• _EXERCISE PROMPT_: Of the entries below, return exactly those lines that fall between the one containing "-- run 2: routing" and the one containing "-- run 2: power", the two end lines included.

• _Items listed in a dataset_:
######

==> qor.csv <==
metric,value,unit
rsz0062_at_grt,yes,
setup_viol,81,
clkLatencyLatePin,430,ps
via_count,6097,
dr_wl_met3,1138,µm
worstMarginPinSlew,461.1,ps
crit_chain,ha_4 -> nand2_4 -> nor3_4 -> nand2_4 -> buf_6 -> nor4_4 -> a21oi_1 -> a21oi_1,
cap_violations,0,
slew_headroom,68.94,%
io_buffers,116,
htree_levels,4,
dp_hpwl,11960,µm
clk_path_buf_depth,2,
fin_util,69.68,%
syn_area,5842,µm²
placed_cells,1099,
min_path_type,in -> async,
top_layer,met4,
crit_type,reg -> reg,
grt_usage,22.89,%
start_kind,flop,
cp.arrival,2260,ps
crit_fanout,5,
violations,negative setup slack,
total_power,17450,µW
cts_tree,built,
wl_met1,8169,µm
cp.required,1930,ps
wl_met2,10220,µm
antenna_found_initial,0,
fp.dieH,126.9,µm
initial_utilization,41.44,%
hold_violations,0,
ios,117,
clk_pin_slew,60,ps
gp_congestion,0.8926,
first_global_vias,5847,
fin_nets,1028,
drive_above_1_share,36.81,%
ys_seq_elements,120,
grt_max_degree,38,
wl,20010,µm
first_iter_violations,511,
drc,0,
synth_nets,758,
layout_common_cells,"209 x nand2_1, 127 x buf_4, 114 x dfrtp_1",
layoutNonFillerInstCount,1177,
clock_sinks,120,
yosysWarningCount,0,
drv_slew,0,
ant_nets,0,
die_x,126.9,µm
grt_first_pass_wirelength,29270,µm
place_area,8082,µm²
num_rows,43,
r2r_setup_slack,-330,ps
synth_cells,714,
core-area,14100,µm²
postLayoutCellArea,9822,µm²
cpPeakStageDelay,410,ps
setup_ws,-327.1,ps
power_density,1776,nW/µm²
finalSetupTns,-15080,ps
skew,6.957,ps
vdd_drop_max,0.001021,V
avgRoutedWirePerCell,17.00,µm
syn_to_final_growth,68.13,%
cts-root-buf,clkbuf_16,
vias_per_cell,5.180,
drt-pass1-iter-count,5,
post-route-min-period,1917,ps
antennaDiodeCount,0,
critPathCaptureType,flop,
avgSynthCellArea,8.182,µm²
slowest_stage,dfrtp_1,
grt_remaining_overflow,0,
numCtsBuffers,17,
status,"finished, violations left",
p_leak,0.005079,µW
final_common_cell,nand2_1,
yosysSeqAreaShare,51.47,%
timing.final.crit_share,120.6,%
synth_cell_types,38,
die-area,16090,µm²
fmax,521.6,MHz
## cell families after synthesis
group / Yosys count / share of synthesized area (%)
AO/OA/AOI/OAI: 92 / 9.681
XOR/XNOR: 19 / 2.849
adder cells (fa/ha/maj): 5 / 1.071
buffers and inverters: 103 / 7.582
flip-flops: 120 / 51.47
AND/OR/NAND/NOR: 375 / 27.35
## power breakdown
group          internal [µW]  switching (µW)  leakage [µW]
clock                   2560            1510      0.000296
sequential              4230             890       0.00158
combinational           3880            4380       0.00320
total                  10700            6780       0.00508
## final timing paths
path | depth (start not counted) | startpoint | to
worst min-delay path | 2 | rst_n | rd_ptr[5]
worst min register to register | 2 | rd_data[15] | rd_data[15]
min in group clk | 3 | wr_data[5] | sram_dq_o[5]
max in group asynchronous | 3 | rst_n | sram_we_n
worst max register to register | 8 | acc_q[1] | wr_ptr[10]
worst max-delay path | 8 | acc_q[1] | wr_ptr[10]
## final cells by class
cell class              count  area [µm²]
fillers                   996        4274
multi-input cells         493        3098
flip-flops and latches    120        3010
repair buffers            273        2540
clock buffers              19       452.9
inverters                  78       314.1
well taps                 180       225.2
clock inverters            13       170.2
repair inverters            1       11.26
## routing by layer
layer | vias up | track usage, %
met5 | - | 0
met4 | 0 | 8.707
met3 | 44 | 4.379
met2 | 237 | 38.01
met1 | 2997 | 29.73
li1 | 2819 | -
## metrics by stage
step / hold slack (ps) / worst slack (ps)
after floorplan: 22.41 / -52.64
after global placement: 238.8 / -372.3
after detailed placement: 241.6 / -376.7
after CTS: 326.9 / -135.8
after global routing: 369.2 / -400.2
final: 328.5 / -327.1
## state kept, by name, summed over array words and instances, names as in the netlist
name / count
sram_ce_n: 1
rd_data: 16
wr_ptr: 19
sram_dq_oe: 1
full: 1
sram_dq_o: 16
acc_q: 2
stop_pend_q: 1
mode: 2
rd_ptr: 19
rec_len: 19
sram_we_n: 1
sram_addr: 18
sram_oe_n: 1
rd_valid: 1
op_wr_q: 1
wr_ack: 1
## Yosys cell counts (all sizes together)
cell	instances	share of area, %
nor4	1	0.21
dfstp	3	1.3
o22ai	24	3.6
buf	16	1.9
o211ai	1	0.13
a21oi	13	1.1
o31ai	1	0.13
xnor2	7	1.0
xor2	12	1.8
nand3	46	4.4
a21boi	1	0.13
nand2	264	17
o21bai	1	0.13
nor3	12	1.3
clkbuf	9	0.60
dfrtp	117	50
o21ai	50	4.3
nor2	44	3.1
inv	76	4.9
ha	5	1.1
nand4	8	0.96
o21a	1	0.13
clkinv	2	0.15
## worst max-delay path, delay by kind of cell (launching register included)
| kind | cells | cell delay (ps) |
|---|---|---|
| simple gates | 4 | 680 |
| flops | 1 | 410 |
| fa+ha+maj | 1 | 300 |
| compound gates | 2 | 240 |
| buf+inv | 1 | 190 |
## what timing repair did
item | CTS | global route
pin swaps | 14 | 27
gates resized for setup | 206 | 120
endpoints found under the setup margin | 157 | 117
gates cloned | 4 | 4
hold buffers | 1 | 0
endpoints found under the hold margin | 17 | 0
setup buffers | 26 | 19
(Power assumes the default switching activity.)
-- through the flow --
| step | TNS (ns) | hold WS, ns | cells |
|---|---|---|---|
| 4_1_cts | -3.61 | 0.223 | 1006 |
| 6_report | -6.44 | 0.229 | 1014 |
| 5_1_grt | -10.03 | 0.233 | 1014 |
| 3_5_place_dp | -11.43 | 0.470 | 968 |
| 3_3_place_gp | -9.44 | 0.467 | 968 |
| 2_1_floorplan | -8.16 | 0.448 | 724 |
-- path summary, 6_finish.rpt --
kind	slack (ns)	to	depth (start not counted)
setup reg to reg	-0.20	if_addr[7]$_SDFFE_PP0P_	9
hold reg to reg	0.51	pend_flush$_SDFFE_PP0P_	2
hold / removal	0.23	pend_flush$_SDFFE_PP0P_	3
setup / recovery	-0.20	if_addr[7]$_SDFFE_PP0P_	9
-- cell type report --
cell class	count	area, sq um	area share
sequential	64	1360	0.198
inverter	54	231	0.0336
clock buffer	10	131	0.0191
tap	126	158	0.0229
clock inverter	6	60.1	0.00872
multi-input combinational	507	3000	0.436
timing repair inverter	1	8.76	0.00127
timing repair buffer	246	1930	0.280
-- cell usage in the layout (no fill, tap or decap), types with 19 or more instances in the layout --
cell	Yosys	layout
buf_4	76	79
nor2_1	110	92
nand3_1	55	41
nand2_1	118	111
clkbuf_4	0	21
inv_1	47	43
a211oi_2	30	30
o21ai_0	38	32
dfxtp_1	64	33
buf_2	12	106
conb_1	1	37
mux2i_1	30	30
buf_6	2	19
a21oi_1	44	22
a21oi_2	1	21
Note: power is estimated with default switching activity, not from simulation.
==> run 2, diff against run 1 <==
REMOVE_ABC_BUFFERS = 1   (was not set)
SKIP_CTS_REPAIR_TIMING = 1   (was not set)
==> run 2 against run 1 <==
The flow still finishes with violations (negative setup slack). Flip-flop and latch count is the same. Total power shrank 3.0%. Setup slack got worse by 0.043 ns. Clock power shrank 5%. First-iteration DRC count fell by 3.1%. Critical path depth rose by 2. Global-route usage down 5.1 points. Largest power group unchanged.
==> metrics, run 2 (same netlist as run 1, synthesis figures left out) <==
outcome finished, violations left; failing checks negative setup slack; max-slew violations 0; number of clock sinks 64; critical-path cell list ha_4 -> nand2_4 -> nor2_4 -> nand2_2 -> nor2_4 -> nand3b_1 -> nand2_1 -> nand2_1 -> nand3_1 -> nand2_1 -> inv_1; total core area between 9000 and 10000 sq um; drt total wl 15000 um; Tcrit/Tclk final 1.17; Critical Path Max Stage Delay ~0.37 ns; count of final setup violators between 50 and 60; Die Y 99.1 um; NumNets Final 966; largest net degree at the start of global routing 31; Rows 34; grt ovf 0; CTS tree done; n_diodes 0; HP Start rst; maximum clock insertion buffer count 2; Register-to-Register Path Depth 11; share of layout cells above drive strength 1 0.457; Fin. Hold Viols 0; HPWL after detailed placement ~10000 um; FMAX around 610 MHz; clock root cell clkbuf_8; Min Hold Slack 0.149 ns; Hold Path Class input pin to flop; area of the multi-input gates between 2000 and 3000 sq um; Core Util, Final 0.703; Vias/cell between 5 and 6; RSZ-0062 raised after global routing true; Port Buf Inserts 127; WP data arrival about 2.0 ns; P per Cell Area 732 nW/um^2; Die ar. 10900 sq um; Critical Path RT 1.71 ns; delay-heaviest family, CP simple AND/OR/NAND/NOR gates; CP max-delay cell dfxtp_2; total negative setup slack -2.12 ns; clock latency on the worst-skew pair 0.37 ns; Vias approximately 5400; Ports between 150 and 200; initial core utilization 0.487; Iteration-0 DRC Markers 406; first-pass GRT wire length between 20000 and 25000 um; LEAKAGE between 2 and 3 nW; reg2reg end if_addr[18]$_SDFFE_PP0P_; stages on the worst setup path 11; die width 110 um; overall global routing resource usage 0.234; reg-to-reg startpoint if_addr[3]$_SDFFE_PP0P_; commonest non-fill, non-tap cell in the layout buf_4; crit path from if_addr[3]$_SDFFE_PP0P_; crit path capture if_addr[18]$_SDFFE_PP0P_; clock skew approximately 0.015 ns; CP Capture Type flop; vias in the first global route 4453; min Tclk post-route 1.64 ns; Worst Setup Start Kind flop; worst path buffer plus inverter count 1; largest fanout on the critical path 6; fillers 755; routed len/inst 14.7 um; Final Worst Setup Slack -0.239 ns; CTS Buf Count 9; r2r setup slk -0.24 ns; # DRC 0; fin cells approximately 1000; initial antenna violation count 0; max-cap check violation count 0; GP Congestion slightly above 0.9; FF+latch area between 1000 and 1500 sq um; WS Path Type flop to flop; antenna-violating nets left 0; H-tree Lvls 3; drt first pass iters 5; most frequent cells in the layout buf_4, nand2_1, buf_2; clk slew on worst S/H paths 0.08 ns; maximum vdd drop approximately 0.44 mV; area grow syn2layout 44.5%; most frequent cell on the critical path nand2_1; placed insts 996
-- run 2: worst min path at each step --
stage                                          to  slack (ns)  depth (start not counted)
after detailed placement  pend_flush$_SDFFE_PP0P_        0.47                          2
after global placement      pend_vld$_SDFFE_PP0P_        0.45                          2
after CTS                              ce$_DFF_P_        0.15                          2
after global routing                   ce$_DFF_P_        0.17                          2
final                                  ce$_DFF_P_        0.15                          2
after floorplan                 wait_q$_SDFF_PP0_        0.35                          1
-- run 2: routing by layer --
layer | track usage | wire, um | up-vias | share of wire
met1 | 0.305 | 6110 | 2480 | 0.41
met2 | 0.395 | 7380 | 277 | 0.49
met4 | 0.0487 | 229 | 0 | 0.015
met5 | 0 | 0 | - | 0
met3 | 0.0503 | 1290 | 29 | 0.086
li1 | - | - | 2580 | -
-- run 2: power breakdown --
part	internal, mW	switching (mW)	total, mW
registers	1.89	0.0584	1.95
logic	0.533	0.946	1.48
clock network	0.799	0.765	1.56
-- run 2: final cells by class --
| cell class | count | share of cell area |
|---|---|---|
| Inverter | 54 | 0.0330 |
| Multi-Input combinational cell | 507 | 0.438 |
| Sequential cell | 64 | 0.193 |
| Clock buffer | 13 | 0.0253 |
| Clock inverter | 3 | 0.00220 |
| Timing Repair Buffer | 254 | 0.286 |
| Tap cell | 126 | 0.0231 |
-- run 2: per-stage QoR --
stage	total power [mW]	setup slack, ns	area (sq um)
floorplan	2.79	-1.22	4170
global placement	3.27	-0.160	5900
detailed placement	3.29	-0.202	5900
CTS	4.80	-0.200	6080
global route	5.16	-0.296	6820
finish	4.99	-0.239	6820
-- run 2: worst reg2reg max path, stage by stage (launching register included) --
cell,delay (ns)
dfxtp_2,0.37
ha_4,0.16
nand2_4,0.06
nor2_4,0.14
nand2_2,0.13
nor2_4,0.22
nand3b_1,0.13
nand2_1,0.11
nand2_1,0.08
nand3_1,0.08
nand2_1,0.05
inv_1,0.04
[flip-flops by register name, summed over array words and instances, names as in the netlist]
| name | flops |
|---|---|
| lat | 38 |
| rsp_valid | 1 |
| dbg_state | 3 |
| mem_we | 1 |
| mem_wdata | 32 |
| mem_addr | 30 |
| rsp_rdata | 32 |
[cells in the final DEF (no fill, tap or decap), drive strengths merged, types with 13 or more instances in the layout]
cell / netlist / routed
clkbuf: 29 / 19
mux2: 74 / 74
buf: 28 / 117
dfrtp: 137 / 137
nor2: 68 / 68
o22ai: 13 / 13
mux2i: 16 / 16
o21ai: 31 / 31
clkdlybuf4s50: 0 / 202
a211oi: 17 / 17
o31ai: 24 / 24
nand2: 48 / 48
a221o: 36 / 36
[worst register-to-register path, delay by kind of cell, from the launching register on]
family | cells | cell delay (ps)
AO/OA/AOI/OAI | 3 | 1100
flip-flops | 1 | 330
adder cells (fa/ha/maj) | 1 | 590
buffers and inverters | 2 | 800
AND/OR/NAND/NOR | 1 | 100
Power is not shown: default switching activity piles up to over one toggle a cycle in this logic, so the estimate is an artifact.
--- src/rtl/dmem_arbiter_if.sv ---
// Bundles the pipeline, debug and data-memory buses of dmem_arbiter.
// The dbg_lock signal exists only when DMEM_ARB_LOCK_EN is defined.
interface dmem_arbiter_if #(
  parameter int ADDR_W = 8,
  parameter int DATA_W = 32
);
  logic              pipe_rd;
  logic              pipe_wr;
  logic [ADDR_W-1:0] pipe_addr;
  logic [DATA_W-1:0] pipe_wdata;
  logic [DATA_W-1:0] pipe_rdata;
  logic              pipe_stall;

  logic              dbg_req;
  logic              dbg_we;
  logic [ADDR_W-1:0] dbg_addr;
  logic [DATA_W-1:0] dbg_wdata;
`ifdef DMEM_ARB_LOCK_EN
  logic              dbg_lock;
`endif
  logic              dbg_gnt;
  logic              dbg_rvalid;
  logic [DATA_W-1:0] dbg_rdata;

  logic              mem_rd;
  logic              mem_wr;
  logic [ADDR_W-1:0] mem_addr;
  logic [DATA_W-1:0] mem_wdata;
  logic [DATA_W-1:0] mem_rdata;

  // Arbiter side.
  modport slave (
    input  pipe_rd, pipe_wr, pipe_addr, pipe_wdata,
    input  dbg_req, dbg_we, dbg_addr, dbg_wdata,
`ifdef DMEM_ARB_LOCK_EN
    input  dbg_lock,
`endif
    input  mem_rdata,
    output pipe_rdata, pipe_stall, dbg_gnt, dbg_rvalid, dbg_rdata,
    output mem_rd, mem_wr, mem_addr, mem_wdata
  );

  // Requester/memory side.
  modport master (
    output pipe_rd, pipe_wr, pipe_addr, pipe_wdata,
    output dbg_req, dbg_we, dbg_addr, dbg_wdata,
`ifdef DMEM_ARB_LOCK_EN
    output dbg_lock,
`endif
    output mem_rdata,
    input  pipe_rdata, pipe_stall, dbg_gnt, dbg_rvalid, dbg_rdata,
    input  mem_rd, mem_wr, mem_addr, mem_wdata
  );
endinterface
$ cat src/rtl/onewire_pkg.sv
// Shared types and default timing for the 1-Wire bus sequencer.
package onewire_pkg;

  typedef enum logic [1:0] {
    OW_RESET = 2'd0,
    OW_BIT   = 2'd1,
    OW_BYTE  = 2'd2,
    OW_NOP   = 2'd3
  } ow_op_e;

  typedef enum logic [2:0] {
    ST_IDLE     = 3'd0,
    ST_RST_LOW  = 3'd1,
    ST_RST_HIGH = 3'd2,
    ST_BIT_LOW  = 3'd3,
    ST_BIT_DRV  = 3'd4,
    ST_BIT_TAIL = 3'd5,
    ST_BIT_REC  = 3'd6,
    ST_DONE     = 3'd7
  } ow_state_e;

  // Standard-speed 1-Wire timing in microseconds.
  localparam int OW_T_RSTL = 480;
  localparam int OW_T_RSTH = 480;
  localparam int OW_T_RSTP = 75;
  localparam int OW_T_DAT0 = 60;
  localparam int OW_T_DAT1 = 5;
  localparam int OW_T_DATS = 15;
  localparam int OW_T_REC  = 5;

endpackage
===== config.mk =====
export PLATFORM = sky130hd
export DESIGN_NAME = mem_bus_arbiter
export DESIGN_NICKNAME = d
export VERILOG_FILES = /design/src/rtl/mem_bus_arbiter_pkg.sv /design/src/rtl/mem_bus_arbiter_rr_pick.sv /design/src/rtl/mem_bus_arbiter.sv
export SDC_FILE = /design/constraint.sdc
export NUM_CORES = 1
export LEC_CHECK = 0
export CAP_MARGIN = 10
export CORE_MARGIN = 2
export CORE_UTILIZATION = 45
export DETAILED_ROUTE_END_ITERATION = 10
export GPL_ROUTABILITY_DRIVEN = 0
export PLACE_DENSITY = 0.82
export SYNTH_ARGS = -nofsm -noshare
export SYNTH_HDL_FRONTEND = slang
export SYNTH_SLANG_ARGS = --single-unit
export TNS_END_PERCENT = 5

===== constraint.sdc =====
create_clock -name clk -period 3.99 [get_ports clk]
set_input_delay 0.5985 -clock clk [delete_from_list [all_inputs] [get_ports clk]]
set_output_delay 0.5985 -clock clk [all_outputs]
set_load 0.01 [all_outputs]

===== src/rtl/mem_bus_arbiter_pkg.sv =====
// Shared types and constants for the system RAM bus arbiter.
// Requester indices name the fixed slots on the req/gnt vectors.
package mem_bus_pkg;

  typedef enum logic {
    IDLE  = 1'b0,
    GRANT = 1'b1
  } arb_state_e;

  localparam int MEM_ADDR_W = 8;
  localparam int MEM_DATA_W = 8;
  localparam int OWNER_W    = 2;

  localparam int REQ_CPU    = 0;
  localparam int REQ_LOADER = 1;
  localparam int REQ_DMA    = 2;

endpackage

######

• _TASK OUTPUT_:
-- run 2: routing by layer --
layer | track usage | wire, um | up-vias | share of wire
met1 | 0.305 | 6110 | 2480 | 0.41
met2 | 0.395 | 7380 | 277 | 0.49
met4 | 0.0487 | 229 | 0 | 0.015
met5 | 0 | 0 | - | 0
met3 | 0.0503 | 1290 | 29 | 0.086
li1 | - | - | 2580 | -
-- run 2: power breakdown --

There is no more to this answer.